Activity → Report all lines below with the word "floorplan".
(Available records)
## config.mk

```make
export PLATFORM = sky130hd
export DESIGN_NAME = tlso_sqrt
export DESIGN_NICKNAME = d
export VERILOG_FILES = /design/src/hw/rtl/thick_line_side_offset_core_macros.svh /design/src/hw/rtl/tlso_pkg.sv /design/src/hw/rtl/tlso_sqrt.sv
export SDC_FILE = /design/constraint.sdc
export NUM_CORES = 2
export LEC_CHECK = 0
export BUFFER_PORTS_ARGS = -buffer_cell sky130_fd_sc_hd__buf_2
export CAP_MARGIN = 10
export CORE_MARGIN = 3
export CORE_UTILIZATION = 68
export DETAILED_ROUTE_END_ITERATION = 10
export GPL_ROUTABILITY_DRIVEN = 1
export GPL_TIMING_DRIVEN = 0
export PLACE_DENSITY = 0.85
export SETUP_SLACK_MARGIN = 0.15
export SYNTH_ARGS = -nofsm -noshare
export SYNTH_HDL_FRONTEND = slang
export SYNTH_MEMORY_MAX_BITS = 65536
export SYNTH_SLANG_ARGS = --single-unit
```

## constraint.sdc

```tcl
create_clock -name clk -period 6.5 [get_ports clk]
set_clock_uncertainty 0.15 [all_clocks]
set_input_delay 0.65 -clock clk [delete_from_list [all_inputs] [get_ports clk]]
set_output_delay 0.65 -clock clk [all_outputs]
set_load 0.005 [all_outputs]
```

## src/hw/rtl/thick_line_side_offset_core_macros.svh

```systemverilog
// Assertion macros for the thick line side offset core.
`ifndef THICK_LINE_SIDE_OFFSET_CORE_MACROS_SVH
`define THICK_LINE_SIDE_OFFSET_CORE_MACROS_SVH
`ifndef ASSERT_OFF
`define TLSO_ASSERT_IMPL(lbl, a, c) \
  lbl: assert property (@(posedge clk) disable iff (!rst_n) (a) |-> (c)) \
    else $error("tlso assertion failed");
`define TLSO_ASSERT_NEXT(lbl, a, c) \
  lbl: assert property (@(posedge clk) disable iff (!rst_n) (a) |=> (c)) \
    else $error("tlso assertion failed");
`else
`define TLSO_ASSERT_IMPL(lbl, a, c)
`define TLSO_ASSERT_NEXT(lbl, a, c)
`endif
`endif

```

## src/hw/rtl/tlso_pkg.sv

```systemverilog
// Shared constants for the thick line side offset core.
package tlso_pkg;
  localparam int NORM_BITS = 30;
  localparam int W_BITS = 31;
  localparam int ROOT_BITS = 31;
  localparam int Q_BITS = 31;
  localparam int SQ_BITS = 2 * ROOT_BITS;
  localparam int DIV_N_BITS = 2 * Q_BITS;
  localparam int REG_THICKNESS = 0;
  localparam logic [W_BITS-1:0] WIDTH_RESET = 31'd2949;
endpackage

```

## src/hw/rtl/tlso_sqrt.sv

```systemverilog
// Pipelined integer square root, one root bit per stage.
module tlso_sqrt #(
  parameter int SB_W = 8
) (
  input  logic clk,
  input  logic rst_n,
  input  logic en,
  input  logic in_valid,
  input  logic [tlso_pkg::SQ_BITS-1:0] in_num,
  input  logic [SB_W-1:0] in_sb,
  output logic out_valid,
  output logic [tlso_pkg::ROOT_BITS-1:0] out_root,
  output logic [SB_W-1:0] out_sb
);
  localparam int N = tlso_pkg::ROOT_BITS;
  localparam int RW = N + 3;

  logic v_r [N];
  logic [RW-1:0] rem_r [N];
  logic [N-1:0] root_r [N];
  logic [2*N-1:0] num_r [N];
  logic [SB_W-1:0] sb_r [N];

  for (genvar k = 0; k < N; k++) begin : g_st
    logic p_v;
    logic [RW-1:0] p_rem, rem2, trial;
    logic [N-1:0] p_root;
    logic [2*N-1:0] p_num;
    logic [SB_W-1:0] p_sb;
    if (k == 0) begin : g_first
      assign p_v = in_valid;
      assign p_rem = '0;
      assign p_root = '0;
      assign p_num = in_num;
      assign p_sb = in_sb;
    end else begin : g_next
      assign p_v = v_r[k-1];
      assign p_rem = rem_r[k-1];
      assign p_root = root_r[k-1];
      assign p_num = num_r[k-1];
      assign p_sb = sb_r[k-1];
    end
    assign rem2 = {p_rem[RW-3:0], p_num[2*N-1 -: 2]};
    assign trial = {1'b0, p_root, 2'b01};

    always_ff @(posedge clk) begin
      if (!rst_n) begin
        v_r[k] <= 1'b0;
      end else if (en) begin
        v_r[k] <= p_v;
      end
    end

    always_ff @(posedge clk) begin
      if (en) begin
        if (rem2 >= trial) begin
          rem_r[k] <= rem2 - trial;
          root_r[k] <= {p_root[N-2:0], 1'b1};
        end else begin
          rem_r[k] <= rem2;
          root_r[k] <= {p_root[N-2:0], 1'b0};
        end
        num_r[k] <= p_num << 2;
        sb_r[k] <= p_sb;
      end
    end
  end

  assign out_valid = v_r[N-1];
  assign out_root = root_r[N-1];
  assign out_sb = sb_r[N-1];
endmodule

```

==> reports/metrics.yaml <==
outcome: "finished clean"
routabilityCongestion: 0.903
min_path_type: "in2reg"
worstPathRequired_ps: 6880
netlist_area_um2: 118000
die_h_um: 422
drive_gt1_share_pct: 7.42
final_cells: 11800
ir_drop_mv: 0.378
synth_seq_area_share_pct: 66.7
drv_cap: 0
grt_max_degree: 199
power_density_nw_per_um2: 358
clkLatencyLatePin_ps: 920
clock-root-buffer: "clkbuf_16"
start_util_pct: 68.5
grt_first_pass_wirelength_um: 396000
cts_tree: "yes"
ys_async_sr_fraction_pct: 0
placed_cell_area_um2: 122000
firstDrtPassIters: 7
wirelength_um: 255000
antenna_found_initial: 3
grt_pass1_vias: 71500
design_area_um2: 131000
globalRoute.totalOverflow: 0
cp_max_fo: 187
ys_warn_count: 0
p_int_uw: 33800
drc_errors: 0
antenna_cells: 0
synth_edf_count: 2616
cts_setup_buffers: 0
seqPwrFrac_pct: 48.1
cts-buffers-inserted: 279
crit_type: "in2reg"
wire_per_inst_um: 21.6
fp-row-count: 152
numClockSinks: 2618
vias_per_cell: 6.12
finalNetCount: 9902
synth_ff_type: "edfxtp_1"
htreeDepth: 5
place.detailed.hpwl_um: 174000
max_freq_ghz: 0.168
setup_viol: 0
io_buffers: 113
fp.dieArea_um2: 178000
ios: 114
cts.reportedPaths.clkPinSlew_ps: 60
worst_pin_slew_ps: 1290
synth_cell_types: 81
hold_violations: 0
syn_to_final_growth_pct: 11.4
avgSynthCellArea_um2: 13.4
clockPowerShare_pct: 32.1
report.final.slew_viol_count: 0
coreArea_um2: 172000
syn_inst: 8806
die_w_um: 422
rsz0062_at_grt: "no"
vias: 72200
leakage_uw: 0.0500
setup_tns_ps: 0
synth_fp_nets: 9409
cp.arrival_ps: 6320
fin_crit_sh_pct: 91.4
startpoint_type: "input port"
relSlewSlack_pct: 14.0
ant_nets: 0
grt_usage_pct: 28.4
p_sw_share_pct: 28.1
dp.cells: 11300
drtIter0Drc: 7439
power.switching_uw: 13200
cts.path.max_buffers: 4
worst_setup_path_end_kind: "flip-flop"
combPwrFrac_pct: 19.8
ys_ff_latch: 2618
period_needed_ps: 5940
## power by group through the flow
stage | clock [uW] | sequential [uW] | combinational, uW
after floorplan | 0 | 22300 | 6710
after global placement | 0 | 23100 | 8770
after detailed placement | 0 | 22900 | 8990
after CTS | 15400 | 22600 | 9190
after global routing | 16000 | 22800 | 10200
final | 15100 | 22600 | 9290
## registers in the layout (all words and copies together) (netlist names)
signal and flops:
rem_r 913, root_r 496, v_r 31, num_r 930
sb_r 248
## worst paths after layout
| kind | cells past startpoint | slack [ps] | end | startpoint |
|---|---|---|---|---|
| worst max-delay path | 9 | 560 | v_r[1][5]$_DFFE_PP_ | en |
| worst min-delay path | 1 | 150 | num_r[0][28]$_DFFE_PP_ | en |
| worst max register to register | 10 | 1690 | rem_r[1][295]$_DFFE_PP_ | rem_r[1][238]$_DFFE_PP_ |
| worst min register to register | 0 | 250 | num_r[1][471]$_DFFE_PP_ | num_r[1][409]$_DFFE_PP_ |
## cell usage in the layout (no fill, tap or decap), drive strengths merged, types with 99 or more instances in the layout
master	count
a21o	241
a21oi	438
buf	150
clkbuf	512
clkinv	99
edfxtp	2616
ha	529
inv	688
nand2	643
nand2b	103
nand3	159
nor2	457
nor3	194
nor4	107
o21a	107
o21ai	527
or3	109
xnor2	385
xor2	355
## synthesized netlist by cell type (15+ instances only)
cell | instances | area share (%)
edfxtp_1 | 2616 | 67
inv_1 | 677 | 2.2
nand2_1 | 643 | 2.0
ha_1 | 529 | 5.6
o21ai_0 | 525 | 2.2
nor2_1 | 457 | 1.5
a21oi_1 | 438 | 1.9
xnor2_1 | 385 | 2.9
xor2_1 | 355 | 2.6
a21o_1 | 241 | 1.5
nor3_1 | 193 | 0.82
clkbuf_1 | 178 | 0.57
nand3_1 | 159 | 0.68
or3_1 | 108 | 0.57
o21a_1 | 107 | 0.68
nor4_1 | 105 | 0.56
nand2b_1 | 103 | 0.55
nand4_1 | 92 | 0.49
and3_1 | 71 | 0.38
nor2b_1 | 70 | 0.37
mux2_2 | 67 | 0.64
o31ai_1 | 52 | 0.33
a31oi_1 | 49 | 0.26
or2_2 | 47 | 0.25
o21bai_1 | 45 | 0.29
a211oi_1 | 42 | 0.27
or4_1 | 39 | 0.25
and2_1 | 34 | 0.18
o211ai_1 | 28 | 0.18
nand3b_1 | 24 | 0.15
a211o_1 | 23 | 0.17
nor3b_1 | 23 | 0.15
nor4b_1 | 23 | 0.17
nand4b_1 | 22 | 0.16
a21boi_0 | 21 | 0.13
a2111oi_0 | 17 | 0.13
o41ai_1 | 15 | 0.11
## kinds of logic (layout without fill, tap and decap cells)
kind of cell | Yosys count | count (layout) | share of synthesized area (%)
DFF | 2618 | 2618 | 66.7
and+or+nand+nor | 2256 | 2256 | 9.59
AOI/OAI and AO/OA | 1714 | 1714 | 9.02
buffers and inverters | 868 | 1553 | 2.77
xor gates and xnor gates | 740 | 740 | 5.50
adders and majority gates | 529 | 529 | 5.62
muxes | 81 | 81 | 0.760
## area by class of cell
| type | instances | area, um2 |
|---|---|---|
| fillers | 10300 | 40800 |
| clock buffers | 332 | 7310 |
| flip-flops and latches | 2618 | 78600 |
| well taps | 2310 | 2890 |
| multi-input cells | 5320 | 35900 |
| repair buffers | 212 | 1890 |
| plain buffers | 190 | 763 |
| inverters | 678 | 2540 |
| clock inverters | 141 | 1260 |
## per-stage QoR
step	total power [uW]	setup WS, ps	utilization (%)	hold WS (ps)
after global routing	49000	288	76.3	167
after detailed placement	31900	-1530	70.9	255
final	47000	561	76.3	154
after global placement	31900	-18790	70.5	250
after CTS	47100	300	76.3	137
after floorplan	29000	2780	-	250
## critical path: stages
cell	delay, ps
buf_12	590
buf_16	560
buf_16	430
clkbuf_1	310
clkbuf_2	710
clkbuf_1	700
clkbuf_2	620
clkbuf_1	500
nand2b_2	700
## routing by layer
layer  share of wire, %  global-route usage (%)  wire length (um)
met2                 50                    49.0            129000
met5                  0                       0                 0
met1                 40                    36.9            101000
met4                4.1                    11.0             10500
met3                5.7                    3.78             14400
## timing repair
action	4_1_cts	5_1_grt
hold endpoints to repair	72	0
setup endpoints to repair	39	40
hold buffers	72	0
resized for setup	2	0
cloned	0	1
(Power assumes the default switching activity.)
(End Available records)
Answer to the problem →
after floorplan | 0 | 22300 | 6710
after floorplan	29000	2780	-	250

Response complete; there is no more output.